Gary Giddens, Visions of Jazz: The First Century (OUP, 1998)

It struck a chord with me as we're all still on a high here from the last Sound Collective gig: Matthew Taylor's Horn Concerto, Britten's Les Illuminations, Igor Stravinsky’s Apollon Musageté; and the Elgar Serenade for Strings. Wide-ranging, carefully-selected, deeply original programming, immaculately performed - and, hopefully refuting some of the arguments that you have to play Eine Kleine Nachtmusik by candelight to get bums on seats, a large audience who received the programme with the enthusiasm it deserved.

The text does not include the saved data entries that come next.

== run 1 ==
Design pipelined_cordic, start of the top module:
module pipelined_cordic(
    input Clk, Rst,
    input signed[15:0] x_in, y_in, theta_in,
    output reg signed[15:0] sine_theta,
    output reg signed[15:0] cosine_theta
);
For scale: roughly 780 flip-flops, ~82 I/O pins, ~58000 sq um of cells after synthesis.
make LEC_CHECK=0 ABC_AREA=1 CAP_MARGIN=20 CORE_ASPECT_RATIO=1.35 CORE_MARGIN=2 CORE_UTILIZATION=72 CTS_CLUSTER_DIAMETER=394 CTS_CLUSTER_SIZE=99 PLACE_DENSITY=0.6 SETUP_SLACK_MARGIN=-0.16 SLEW_MARGIN=20 finish   # period 1.92 ns
run.sh (not shown) runs the stock make flow with config.mk's settings and CLKGATE_MAP_FILE=.
Run 1 terminated abnormally: clock tree synthesis reported DPL-0038.
Input-level comparison between run 2 and run 1:
- SETUP_SLACK_MARGIN no longer set, was -0.16
- CORE_ASPECT_RATIO no longer set, was 1.35
- CTS_CLUSTER_SIZE no longer set, was 99
- ABC_AREA no longer set, was 1
- CTS_CLUSTER_DIAMETER no longer set, was 394
- CORE_UTILIZATION now 54, was 72
- the clock period (ns, I/O delays scaled along) now 3.96, was 1.92
## What came out
Re yosys stat cell total: run 1 and run 2 aren't equal, and the higher value belongs to run 1.
Run 1 has lower die area than run 2.
Number of nets at floorplan went down by more than 10% going from run 1 to run 2.
Looking at synthesized instance count, run 2 sits about 27% below run 1.
Higher chip area in the Yosys report among run 1 and run 2: run 1
Count of distinct cell types in the synthesized netlist grows by more than half when moving from run 1 to run 2.
Summary of run 2 over run 1: cell total after placement lost 33%, synthesized area lost 9.1%, post-synthesis sequential element count neither gained nor lost much.
Run 2: flow completed, timing, DRC and antenna clean
[inputs] run 3 vs run 2
- CORE_UTILIZATION now 72, was 54
- PLACE_DENSITY now 0.78, was 0.6
- the clock period (ns, I/O delays scaled along) now 3.16, was 3.96
The flow for run 3 finished, though final verification flagged negative setup slack. In run 3, non-clock buffer count is higher than in run 2. Run 2 → run 3: final number of hold-violating endpoints barely changed; number of detailed-route iterations in the first pass climbed 13. Run comparison: run 2 slowest stage cell on the critical path sky130_fd_sc_hd__nor3_1; run 3 slowest stage cell on the critical path sky130_fd_sc_hd__dfrtp_2.
Setup changes, run 3 to run 4
- ABC_AREA: unset -> 1
- PLACE_DENSITY_LB_ADDON: unset -> 0.02
- CORE_ASPECT_RATIO: unset -> 1.33
- CORE_UTILIZATION: 72 -> 42
- CORE_MARGIN: 2 -> 4
- PLACE_DENSITY: 0.78 -> unset
- the clock period (ns, I/O delays scaled along): 3.16 -> 4.79
## What came out
Run 4 completed; timing, DRC and antenna clean. Taking run 3 as the reference, in run 4 routed wire length +22%; violation count after the first detailed-route iteration -814; number of cells upsized or downsized after cts -33.

* * *

pipelined_cordic again, from the RTL that the note above started with.
Settings: LEC_CHECK=0, CAP_MARGIN=20, CELL_PAD_IN_SITES_GLOBAL_PLACEMENT=2, CORE_MARGIN=2, CORE_UTILIZATION=40, CTS_CLUSTER_DIAMETER=94, PLACE_DENSITY=0.82, SETUP_SLACK_MARGIN=0.95, SLEW_MARGIN=20; clock period 4.5 ns.
Edit:
Settings changed: ABC_AREA set to 1, CAP_MARGIN 20 to 5, CELL_PAD_IN_SITES_GLOBAL_PLACEMENT 2 to unset, CORE_UTILIZATION 40 to 72, CTS_CLUSTER_DIAMETER 94 to 379, CTS_CLUSTER_SIZE set to 17, PLACE_DENSITY 0.82 to unset, SETUP_SLACK_MARGIN 0.95 to -0.25, SLEW_MARGIN 20 to 40.
Clock period 4.5 ns to 2.43 ns, I/O delays scaled along.
Result: With this change the flow completed and failed the layout checks on setup timing; clock-buffer cell count falls by 68; global-route usage increases by 22 points; routed wire length is higher by well over a third; cell area increases by about a fifth; synthesized cell count rises by well over a third; setup slack is worse by 1.5 ns; die size drops by well over a third.
Edit:
Settings changed: CAP_MARGIN 5 to 20, CTS_CLUSTER_DIAMETER 379 to 394, CTS_CLUSTER_SIZE 17 to 99, PLACE_DENSITY set to 0.6, SETUP_SLACK_MARGIN -0.25 to unset, SLEW_MARGIN 40 to 20.
Clock period 2.43 ns to 1.92 ns, I/O delays scaled along.
Now the flow ended with an error in 4_1_cts with DPL-0038.
Die size stays the same.
Synthesized area stays the same.
Synthesized cell count is unchanged.

* * *

The RTL this note starts from:
==> flow/design.v <==
module pipelined_cordic(
    input Clk, Rst,
    input signed[15:0] x_in, y_in, theta_in,
    output reg signed[15:0] sine_theta,
    output reg signed[15:0] cosine_theta
);
reg signed [15:0] x[0:15], y[0:15], theta[0:15], x_out[0:15], y_out[0:15], theta_out[0:15];
wire signed [15:0] atan_out [0:15];
reg [3:0] stage;  
assign atan_out[0] = 16'b0011001001000100;
assign atan_out[1] = 16'b0001110110101100;
assign atan_out[2] = 16'b0000111110101101;
assign atan_out[3] = 16'b0000011111110101;
assign atan_out[4] = 16'b0000001111111110;
assign atan_out[5] = 16'b0000001000000000;
assign atan_out[6] = 16'b0000000100000000;
assign atan_out[7] = 16'b0000000010000000;
assign atan_out[8] = 16'b0000000001000000;
assign atan_out[9] = 16'b0000000000100000;
assign atan_out[10] = 16'b0000000000010000;
assign atan_out[11] = 16'b0000000000001000;
assign atan_out[12] = 16'b0000000000000100;
assign atan_out[13] = 16'b0000000000000010;
assign atan_out[14] = 16'b0000000000000001;
assign atan_out[15] = 16'b0000000000000000;
genvar i;
generate
    for (i = 0; i < 16; i = i + 1) begin : stages
        always @(posedge Clk or posedge Rst) begin
            if (Rst)
                begin
                    x[i] <= 0;
                    y[i] <= 0;
                    theta[i] <= 0;
                end
            else 
                begin
                    if (i == 0) begin
                        x[i] <= x_in;
                        y[i] <= y_in;
                        theta[i] <= theta_in;
                    end else begin
                        x[i] <= x_out[i-1];
                        y[i] <= y_out[i-1];
                        theta[i] <= theta_out[i-1];
                    end
                end
        end
        always @(*) begin
            if (theta[i][15] == 1) begin
                x_out[i] = x[i] + (y[i] >>> (i));
                y_out[i] = y[i] - (x[i] >>> (i));
                theta_out[i] = theta[i] + atan_out[i];
            end else begin
                x_out[i] = x[i] - (y[i] >>> (i));
                y_out[i] = y[i] + (x[i] >>> (i));
                theta_out[i] = theta[i] - atan_out[i];
            end
        end
    end
endgenerate
always @(posedge Clk or posedge Rst) begin
    if (Rst) begin
        sine_theta <= 0;
        cosine_theta <= 0;
    end else begin
        sine_theta <= y_out[15];  
        cosine_theta <= x_out[15];  
    end
end
endmodule
make LEC_CHECK=0 ABC_AREA=1 CAP_MARGIN=20 CELL_PAD_IN_SITES_DETAIL_PLACEMENT=0 CELL_PAD_IN_SITES_GLOBAL_PLACEMENT=0 CORE_MARGIN=2 CORE_UTILIZATION=72 CTS_CLUSTER_SIZE=72 HOLD_SLACK_MARGIN=0.29 MAX_ROUTING_LAYER=met5 PLACE_DENSITY_LB_ADDON=0.24 SETUP_SLACK_MARGIN=-0.15 SLEW_MARGIN=40 finish   # period 2.39 ns
The starting point did not get past global routing (5_1_grt) (GRT-0232).
Rerun with:
==> flow/config.mk (replaced) <==
export PLATFORM = sky130hd
export DESIGN_NAME = pipelined_cordic
export DESIGN_NICKNAME = pipelined_cordic
export VERILOG_FILES = /design/flow/design.v
export SDC_FILE = /design/flow/constraint.sdc
export NUM_CORES = 4
export LEC_CHECK = 0
export CAP_MARGIN = 20
export CORE_MARGIN = 2
export CORE_UTILIZATION = 72
export PLACE_DENSITY = 0.67
export SETUP_SLACK_MARGIN = -0.17
export SLEW_MARGIN = 20
==> flow/constraint.sdc (replaced) <==
create_clock -name core_clock -period 3.07 [get_ports {Clk}]
set_input_delay 0.6140 -clock core_clock [delete_from_list [all_inputs] [get_ports {Clk}]]
set_output_delay 0.6140 -clock core_clock [all_outputs]
set_load 0.01 [all_outputs]
Result: Now the flow completed and failed the layout checks on negative setup slack; synthesized cell count went down by 27%; die area shrinks by 9.0%; synthesized area fell by 9.1%.
Rerun with:
--- a/flow/config.mk
+++ b/flow/config.mk
@@ -7,7 +7,8 @@
 export LEC_CHECK = 0
 export CAP_MARGIN = 20
+export CORE_ASPECT_RATIO = 1.61
 export CORE_MARGIN = 2
-export CORE_UTILIZATION = 72
-export PLACE_DENSITY = 0.67
-export SETUP_SLACK_MARGIN = -0.17
+export CORE_UTILIZATION = 48
+export HOLD_SLACK_MARGIN = 0.18
+export PLACE_DENSITY = 0.6
 export SLEW_MARGIN = 20
==> flow/constraint.sdc (replaced) <==
create_clock -name core_clock -period 4.5 [get_ports {Clk}]
set_input_delay 0.9000 -clock core_clock [delete_from_list [all_inputs] [get_ports {Clk}]]
set_output_delay 0.9000 -clock core_clock [all_outputs]
set_load 0.01 [all_outputs]
Outcome: The changed run ran to the end with no violations. First-iteration DRC count shrinks by about 40%. Via count shrinks by about 7%.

Similarly, I was driving back from Devon yesterday listening to Classic FM. I'm generally rather a fan of Classic FM, and during my two-night stay with the organisers of The Two Moors Festivalwe were discussing the secrets of its sucess, or, what characterises it most strongly. It has wide-ranging playlists, and interesting programmes such as David Mellor's 'If you liked that, you'll like this', to expand the horizons of those of us who haven't been lucky enough to enjoy expensive classical music lessons from the age of five. Anyway, I was listening to it on the way home and I thought, the thing about Classic FM is its cheerfulness, its consistently upbeat focus: their music is there to sooth you (Smooth Classics at 2/7/from all good record shops), or cheer you up after a hard day's work, or for you to marvel at the virtuosity of whatever performer is top of the charts.

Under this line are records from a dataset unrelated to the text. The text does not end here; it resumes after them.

===== flow/design.v =====
module pipelined_cordic(
    input Clk, Rst,
    input signed[15:0] x_in, y_in, theta_in,
    output reg signed[15:0] sine_theta,
    output reg signed[15:0] cosine_theta
);
reg signed [15:0] x[0:15], y[0:15], theta[0:15], x_out[0:15], y_out[0:15], theta_out[0:15];
wire signed [15:0] atan_out [0:15];
reg [3:0] stage;  
assign atan_out[0] = 16'b0011001001000100;
assign atan_out[1] = 16'b0001110110101100;
assign atan_out[2] = 16'b0000111110101101;
assign atan_out[3] = 16'b0000011111110101;
assign atan_out[4] = 16'b0000001111111110;
assign atan_out[5] = 16'b0000001000000000;
assign atan_out[6] = 16'b0000000100000000;
assign atan_out[7] = 16'b0000000010000000;
assign atan_out[8] = 16'b0000000001000000;
assign atan_out[9] = 16'b0000000000100000;
assign atan_out[10] = 16'b0000000000010000;
assign atan_out[11] = 16'b0000000000001000;
assign atan_out[12] = 16'b0000000000000100;
assign atan_out[13] = 16'b0000000000000010;
assign atan_out[14] = 16'b0000000000000001;
assign atan_out[15] = 16'b0000000000000000;
genvar i;
generate
    for (i = 0; i < 16; i = i + 1) begin : stages
        always @(posedge Clk or posedge Rst) begin
            if (Rst)
                begin
                    x[i] <= 0;
                    y[i] <= 0;
                    theta[i] <= 0;
                end
            else 
                begin
                    if (i == 0) begin
                        x[i] <= x_in;
                        y[i] <= y_in;
                        theta[i] <= theta_in;
                    end else begin
                        x[i] <= x_out[i-1];
                        y[i] <= y_out[i-1];
                        theta[i] <= theta_out[i-1];
                    end
                end
        end
        always @(*) begin
            if (theta[i][15] == 1) begin
                x_out[i] = x[i] + (y[i] >>> (i));
                y_out[i] = y[i] - (x[i] >>> (i));
                theta_out[i] = theta[i] + atan_out[i];
            end else begin
                x_out[i] = x[i] - (y[i] >>> (i));
                y_out[i] = y[i] + (x[i] >>> (i));
                theta_out[i] = theta[i] - atan_out[i];
            end
        end
    end
endgenerate
always @(posedge Clk or posedge Rst) begin
    if (Rst) begin
        sine_theta <= 0;
        cosine_theta <= 0;
    end else begin
        sine_theta <= y_out[15];  
        cosine_theta <= x_out[15];  
    end
end
endmodule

There's absolutely nothing wrong with this - music is there to entertain, after all, and you can even programme some unfamiliar music. But to market classical music as something purely soothing and cheering gives you a picture of an art form two-dimensional, and thus limited. Where is Shostokovich's political anger, Messiaen's mysticism in the Quartet for the End of Time, the wild sensuality of les Illuminations? The perception that classical music can leave you destroyed and desolate as well as full of joy, that it is the more powerful an art form for it, and indeed the bleak sections give meaning and triumph to the joyful ones? It's like only ever reading Much Ado About Nothing and never Othello; you need to have read the tragedies to understand the comedies' hidden weight, and what flips of plot, character and verse turn "songs of woe/into hey, nonny, nonny."

I went to see Giselle at Covent Garden the other day, and if ballet isn't escapist entertainment, I don't know what is. But it was so moving because it was so sad, and the triumph of love and being pure in heart would have carried no weight if it were not for the contrasting malice, social tensions and infidelities evoked by the jealous Hilarion, who must dance to death.

As it was, I don't think I'll ever forget Jonathan Cope's final slow walk to the front of the stage. How I wish the run hadn't finished, so I could see it again!

If you buy one CD this week

Buy Duke Ellington's The Classical Album - his renditions of Nutcracker and Peer Gynt suites, plus the Ellington-Strayhorn Suite Thursday. Fantastic! You will never think of Tchaik and Grieg the same way again.